3 Ways In Which IoT Reliability Can Be Improved

Naveen Joshi 27/02/2024

Enhancing IoT reliability involves making networks more secure against cyber threats and intelligent edge-based data storage and computation.

Implementing reliable IoT for smart cities can reduce latency, improve performance and increase energy efficiency.

Over the past decade, smart devices have seemingly taken over the world. The global number of users in the smart home market is expected to continuously increase between 2023 and 2027 by 311.9 million households. Similarly, automated supply chains can use smart sensors and plugs for asset tracking and inventory management. The Internet of Things (IoT) powers the networks that connect such smart devices and applications. As you can imagine, manufacturers, hospitals, exporters and businesses in other sectors depend heavily on such applications for critical functions—such as performing a bypass surgery with robotic arms or mixing two explosive chemicals autonomously in just the right proportion to make a solution essential to business operations. In such circumstances, the reliability factor of IoT devices must be absolutely unwavering.

Here are some ways in which high reliability in IoT for smart cities can be achieved:  

1) Boosting Edge IoT Capabilities

Older IoT networks involve edge components with lower computing power. This makes the transfer of data through the various IoT devices slower, thereby making the overall network needlessly laggy. You can prevent this by incorporating computing resources—and, by extension, computing power and storage space at the edge devices. This will serve two purposes in an IoT network. Firstly, this will prevent the stagnation of data in the backend. Instead, improved data processing and storage in the edge devices of a network will ease data flow and prevent congestion. Secondly, the increase in computing power and autonomous decision-making capability within edge devices will make IoT-driven operations faster and more accurate.

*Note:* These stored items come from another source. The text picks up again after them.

<file path="src/rtl/mem_bus_defs.sv">
// Shared encodings for the two-master memory bus arbiter.
package mem_bus_defs;

  // Chip-select space seen by the decoder
  localparam logic [1:0] CS_UNUSED = 2'd0;
  localparam logic [1:0] CS_RAM    = 2'd1;
  localparam logic [1:0] CS_ROM    = 2'd2;
  localparam logic [1:0] CS_PERIF  = 2'd3;

  // Arbiter FSM states
  localparam logic [1:0] ST_IDLE   = 2'd0;
  localparam logic [1:0] ST_ACCESS = 2'd1;
  localparam logic [1:0] ST_DONE   = 2'd2;

  // Accesses that must never reach the bus: unused region and ROM writes
  function automatic logic is_illegal(input logic [1:0] cs, input logic we);
    logic bad;
    case (cs)
      CS_UNUSED: bad = 1'b1;
      CS_RAM:    bad = 1'b0;
      CS_ROM:    bad = we;
      CS_PERIF:  bad = 1'b0;
      default:   bad = 1'b1;
    endcase
    return bad;
  endfunction

endpackage

</file>
<file path="src/rtl/rr_arb2.sv">
// Two-way round-robin pick; remembers the most recently granted master.
module rr_arb2 (
  input  logic       clock,
  input  logic       reset,
  input  logic [1:0] i_req,
  input  logic       i_update,
  output logic [1:0] o_grant_c
);

  logic r_last;  // index of the master granted most recently

  // One-hot pick; on a tie the master that did not win last time goes first
  always_comb begin
    o_grant_c = 2'b00;
    case (i_req)
      2'b01:   o_grant_c = 2'b01;
      2'b10:   o_grant_c = 2'b10;
      2'b11:   o_grant_c = r_last ? 2'b01 : 2'b10;
      default: o_grant_c = 2'b00;
    endcase
  end

  // Record the winner whenever a grant is actually taken
  always_ff @(posedge clock or negedge reset) begin
    if (!reset) begin
      r_last <= 1'b1;
    end else if (i_update && (|o_grant_c)) begin
      r_last <= o_grant_c[1];
    end
  end

endmodule

</file>
<file path="src/rtl/mem_bus_arbiter.sv">
// Shares one memory bus between the CPU (m0) and a DMA master (m1).
// IDLE -> ACCESS (WAIT_CYCLES) -> DONE; all bus outputs come from flops.
module mem_bus_arbiter
  import mem_bus_defs::*;
#(
  parameter int unsigned WAIT_CYCLES = 1,
  parameter int unsigned ADDR_W      = 32,
  parameter int unsigned DATA_W      = 64
) (
  input  logic              clock,
  input  logic              reset,
  input  logic              m0_req,
  input  logic              m0_we,
  input  logic [1:0]        m0_cs,
  input  logic [ADDR_W-1:0] m0_addr,
  input  logic [1:0]        m0_size,
  input  logic [DATA_W-1:0] m0_wdata,
  output logic              m0_done,
  input  logic              m1_req,
  input  logic              m1_we,
  input  logic [1:0]        m1_cs,
  input  logic [ADDR_W-1:0] m1_addr,
  input  logic [1:0]        m1_size,
  input  logic [DATA_W-1:0] m1_wdata,
  output logic              m1_done,
  output logic [DATA_W-1:0] rdata,
  output logic              err,
  output logic [1:0]        bus_cs,
  output logic [ADDR_W-1:0] bus_addr,
  output logic              bus_we,
  output logic              bus_re,
  output logic [1:0]        bus_size,
  output logic [DATA_W-1:0] bus_wdata,
  input  logic [DATA_W-1:0] bus_rdata,
  output logic [1:0]        grant
);

  localparam int unsigned      CNT_W    = $clog2(WAIT_CYCLES + 1);
  localparam logic [CNT_W-1:0] CNT_LOAD = CNT_W'(WAIT_CYCLES);
  localparam logic [CNT_W-1:0] CNT_ONE  = CNT_W'(1);

  // State, counter and latched request fields
  logic [1:0]        r_state,   w_state_nxt;
  logic [CNT_W-1:0]  r_cnt,     w_cnt_nxt;
  logic              r_we,      w_we_nxt;
  logic              r_illegal, w_illegal_nxt;

  // Registered outputs
  logic              r_m0_done,   w_m0_done_nxt;
  logic              r_m1_done,   w_m1_done_nxt;
  logic [DATA_W-1:0] r_rdata,     w_rdata_nxt;
  logic              r_err,       w_err_nxt;
  logic [1:0]        r_bus_cs,    w_bus_cs_nxt;
  logic [ADDR_W-1:0] r_bus_addr,  w_bus_addr_nxt;
  logic              r_bus_we,    w_bus_we_nxt;
  logic              r_bus_re,    w_bus_re_nxt;
  logic [1:0]        r_bus_size,  w_bus_size_nxt;
  logic [DATA_W-1:0] r_bus_wdata, w_bus_wdata_nxt;
  logic [1:0]        r_grant,     w_grant_nxt;

  // Arbitration and winner field mux
  logic [1:0]        w_req;
  logic [1:0]        w_arb_grant;
  logic              w_arb_update;
  logic              w_win_we;
  logic [1:0]        w_win_cs;
  logic [ADDR_W-1:0] w_win_addr;
  logic [1:0]        w_win_size;
  logic [DATA_W-1:0] w_win_wdata;
  logic              w_win_illegal;

  assign w_req        = {m1_req, m0_req};
  assign w_arb_update = (r_state == ST_IDLE);

  rr_arb2 u_rr_arb2 (
    .clock     (clock),
    .reset     (reset),
    .i_req     (w_req),
    .i_update  (w_arb_update),
    .o_grant_c (w_arb_grant)
  );

  assign w_win_we      = w_arb_grant[1] ? m1_we    : m0_we;
  assign w_win_cs      = w_arb_grant[1] ? m1_cs    : m0_cs;
  assign w_win_addr    = w_arb_grant[1] ? m1_addr  : m0_addr;
  assign w_win_size    = w_arb_grant[1] ? m1_size  : m0_size;
  assign w_win_wdata   = w_arb_grant[1] ? m1_wdata : m0_wdata;
  assign w_win_illegal = is_illegal(w_win_cs, w_win_we);

  // Next-state and next-output logic; bus is quiet unless a transfer is in ACCESS
  always_comb begin
    w_state_nxt     = r_state;
    w_cnt_nxt       = r_cnt;
    w_we_nxt        = r_we;
    w_illegal_nxt   = r_illegal;
    w_m0_done_nxt   = 1'b0;
    w_m1_done_nxt   = 1'b0;
    w_rdata_nxt     = r_rdata;
    w_err_nxt       = 1'b0;
    w_bus_cs_nxt    = 2'b00;
    w_bus_addr_nxt  = '0;
    w_bus_we_nxt    = 1'b0;
    w_bus_re_nxt    = 1'b0;
    w_bus_size_nxt  = 2'b00;
    w_bus_wdata_nxt = '0;
    w_grant_nxt     = 2'b00;

    case (r_state)
      ST_IDLE: begin
        if (|w_req) begin
          w_state_nxt     = ST_ACCESS;
          w_cnt_nxt       = CNT_LOAD;
          w_we_nxt        = w_win_we;
          w_illegal_nxt   = w_win_illegal;
          w_grant_nxt     = w_arb_grant;
          w_bus_cs_nxt    = w_win_illegal ? CS_UNUSED : w_win_cs;
          w_bus_we_nxt    = !w_win_illegal && w_win_we;
          w_bus_re_nxt    = !w_win_illegal && !w_win_we;
          w_bus_addr_nxt  = w_win_addr;
          w_bus_size_nxt  = w_win_size;
          w_bus_wdata_nxt = w_win_wdata;
        end
      end

      ST_ACCESS: begin
        w_cnt_nxt = r_cnt - CNT_ONE;
        if (r_cnt == CNT_ONE) begin
          // Last access cycle: report completion, capture read data
          w_state_nxt   = ST_DONE;
          w_m0_done_nxt = r_grant[0];
          w_m1_done_nxt = r_grant[1];
          w_err_nxt     = r_illegal;
          if (r_illegal) begin
            w_rdata_nxt = '0;
          end else if (!r_we) begin
            w_rdata_nxt = bus_rdata;
          end
        end else begin
          w_grant_nxt     = r_grant;
          w_bus_cs_nxt    = r_bus_cs;
          w_bus_we_nxt    = r_bus_we;
          w_bus_re_nxt    = r_bus_re;
          w_bus_addr_nxt  = r_bus_addr;
          w_bus_size_nxt  = r_bus_size;
          w_bus_wdata_nxt = r_bus_wdata;
        end
      end

      ST_DONE: begin
        w_state_nxt = ST_IDLE;
      end

      default: begin
        w_state_nxt = ST_IDLE;
      end
    endcase
  end

  // State, latches and output flops; reset abandons any transfer at once
  always_ff @(posedge clock or negedge reset) begin
    if (!reset) begin
      r_state     <= ST_IDLE;
      r_cnt       <= '0;
      r_we        <= 1'b0;
      r_illegal   <= 1'b0;
      r_m0_done   <= 1'b0;
      r_m1_done   <= 1'b0;
      r_rdata     <= '0;
      r_err       <= 1'b0;
      r_bus_cs    <= 2'b00;
      r_bus_addr  <= '0;
      r_bus_we    <= 1'b0;
      r_bus_re    <= 1'b0;
      r_bus_size  <= 2'b00;
      r_bus_wdata <= '0;
      r_grant     <= 2'b00;
    end else begin
      r_state     <= w_state_nxt;
      r_cnt       <= w_cnt_nxt;
      r_we        <= w_we_nxt;
      r_illegal   <= w_illegal_nxt;
      r_m0_done   <= w_m0_done_nxt;
      r_m1_done   <= w_m1_done_nxt;
      r_rdata     <= w_rdata_nxt;
      r_err       <= w_err_nxt;
      r_bus_cs    <= w_bus_cs_nxt;
      r_bus_addr  <= w_bus_addr_nxt;
      r_bus_we    <= w_bus_we_nxt;
      r_bus_re    <= w_bus_re_nxt;
      r_bus_size  <= w_bus_size_nxt;
      r_bus_wdata <= w_bus_wdata_nxt;
      r_grant     <= w_grant_nxt;
    end
  end

  assign m0_done   = r_m0_done;
  assign m1_done   = r_m1_done;
  assign rdata     = r_rdata;
  assign err       = r_err;
  assign bus_cs    = r_bus_cs;
  assign bus_addr  = r_bus_addr;
  assign bus_we    = r_bus_we;
  assign bus_re    = r_bus_re;
  assign bus_size  = r_bus_size;
  assign bus_wdata = r_bus_wdata;
  assign grant     = r_grant;

endmodule

</file>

2) Implementing Mesh IoT Networks

Traditional IoT networks use star networks in which all the devices in a network are connected with a common gateway. The gateway acts as a carrier for all the data collected by the sensors and devices. Although star networks are cost-effective to implement, problems such as black spots and limited network coverage are common in such IoT networks. In contrast, mesh networks, which involve sensor devices distributing data with one another through multiple nodes, increase the coverage area for data transmission, scalability, and self-healing algorithms. This greatly increases the reliability of IoT for smart cities, even when two devices are separated by a large distance.

3) Building a Multi-layered Defense for IoT Networks

Another factor that needs to be considered when IoT reliability is considered is cybersecurity. IoT networks may involve several businesses and stakeholders. To make the overall network resistant to DDoS, data breaches and other kinds of cyber threats, such stakeholders must build a multi-layered infrastructure wherein all devices have tight Identity and Access Management (IAM) protocols through Multi-Factor Authentication (MFA) applications. This will make hacking into an IoT network difficult for cyber-criminals.

Such measures will simply prop up the reliability aspect of IoT for smart cities and businesses and ensure that the critical operations that use the technology face zero to minimal downtime.